Critical Care Echocardiography English language (Basic & Advanced) Course by Dr Walid Alhabashy

Housekeeping & Course Orientation

  • Best to follow on computer (larger screen, clearer view of tools).
  • Course language: English.
  • Focus is clinical, not theoretical, but theory explained when essential.
  • Course aim: Teach practical, clinically relevant echocardiography (Echo).
  • Course material (book) can be emailed.
  • Participants encouraged to ask questions.

📌 Echo Training Levels

  • Field/FEEL & FICE level (basic):
    • Focused echo in life support/emergencies.
    • Recognize acute PE, pericardial effusion, tamponade, standstill, cardiac rupture.
    • Acquire 5 basic echo views, differentiate causes of arrest/shock.
    • Goal = recognize abnormality, do not make premature diagnoses, refer when in doubt.
  • Level 1:
    • Acquire all standard views.
    • Recognize normal vs abnormal.
    • Diagnose common pathologies (regional wall motion, valve disease, types of shock).
  • Level 2:
    • Comprehensive TTE/TOE, more advanced exams.
  • Level 3:
    • Specialist level (invasive echo, referrals, years of work).

📌 Teaching Approach

  • Uses mannequins, heart models, and probes to build 3D understanding.
  • Echo is best learned by visualizing anatomy in 3D.
  • Both TTE and TOE understanding needed.
  • Practical hands-on practice essential (at least one exam/month for logbook).

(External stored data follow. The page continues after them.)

[config.mk]
export PLATFORM = sky130hd
export DESIGN_NAME = utf8_diacritic_stripper
export DESIGN_NICKNAME = d
export VERILOG_FILES = /design/src/hdl/utd_pkg.sv /design/src/hdl/utf8_diacritic_stripper.sv /design/src/hdl/utd_decode.sv /design/src/hdl/utd_outq.sv
export SDC_FILE = /design/constraint.sdc
export NUM_CORES = 1
export LEC_CHECK = 0
export BUFFER_PORTS_ARGS = -buffer_cell sky130_fd_sc_hd__buf_2
export CORE_MARGIN = 2
export CORE_UTILIZATION = 40
export CTS_CLUSTER_DIAMETER = 200
export DETAILED_ROUTE_END_ITERATION = 12
export SLEW_MARGIN = 10
export SYNTH_ARGS = -nofsm -noshare
export SYNTH_HDL_FRONTEND = slang
export SYNTH_SLANG_ARGS = --single-unit
[constraint.sdc]
create_clock -name clk_i -period 9.4 [get_ports clk_i]
set_input_delay 1.88 -clock clk_i [delete_from_list [all_inputs] [get_ports clk_i]]
set_output_delay 1.88 -clock clk_i [all_outputs]
set_load 0.01 [all_outputs]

📌 Probe Locations & Basic Views

  • Probe positions: Parasternal, Apical, Subcostal (plus Suprasternal for advanced).
  • Five basic views:
    1. Parasternal long-axis (PLAX)
    2. Parasternal short-axis (PSAX) (multiple slices: aortic, mitral, papillary, apical)
    3. Apical 4-chamber (A4C)
    4. Subcostal 4-chamber (SC4C)
    5. Subcostal IVC
  • Movements: sliding, tilting, rocking, rotating.
  • Anatomical landmarks explained in detail (valves, septa, papillary muscles, pericardium, effusions).

📌 Structured Echo Report (Critical Care Focus)

  • Differs from cardiology reports:
    • Type of exam, indication, support (ventilation, inotropes/pressors).
    • Image quality (poor/average/good).
    • LV & RV function, valves, pericardium, pleura, great vessels, hemodynamics (CO, PAP).
    • Dynamic context: mention drug support & physiological state (e.g. norad dose, pH).
    • Conclusion & recommendations.
  • Reports should always include date, time, operator, and level of echo competency.

📌 Echo in Critical Care vs Cardiology

  • Intensivists focus on functional echocardiography (shock, hypoxia, dynamic changes).
  • Cardiologists focus on structural lesions.
  • Critical care echo includes:
    • Assessing systemic vascular resistance, type of shock.
    • Serial/follow-up exams to tailor management.
    • Integration with ventilation and hemodynamic support.
  • Echo is a bedside, non-invasive, dynamic tool — but underutilized due to lack of trained personnel.

📌 Clinical Applications

  • Every ICU patient with shock or hypoxemia should get an echo within 24h.
  • Differentiates shock types (distributive, obstructive, cardiogenic).
  • Identifies treatable causes (e.g., tamponade, massive PE, LV outflow obstruction).
  • Case examples: undiagnosed atrial myxoma mistaken for septic shock.
  • Echo complements but does not fully replace invasive monitoring (e.g., Swan-Ganz).

📌 Teaching Interaction

  • Poll questions & quizzes used to test recognition of views and clinical application.
  • Assignments: record and send 5 basic views (while anonymizing patients).
  • Aim: practice, optimize images, build stepwise competency.

📌 Key Messages

  • Echo is a powerful diagnostic and management tool in ICU.
  • Learn step by step, from anatomy → probe handling → basic → advanced views.
  • Reports must be structured, contextual, and clinically meaningful.
  • Dynamic, serial assessments are crucial in critical care.
  • No “one-size-fits-all” approach to fluids/pressors — echo personalizes management.

✅ In summary:

This was an introductory lecture for a critical care echo course, emphasizing practical, stepwise training. It covered housekeeping, course focus (clinical not theoretical), levels of echo competency, probe positions, five basic TTE views, reporting structure, and the difference between cardiology vs intensivist use of echo. It reinforced that echo should be a routine, dynamic tool in ICU management, guiding therapy in shock and hypoxemia.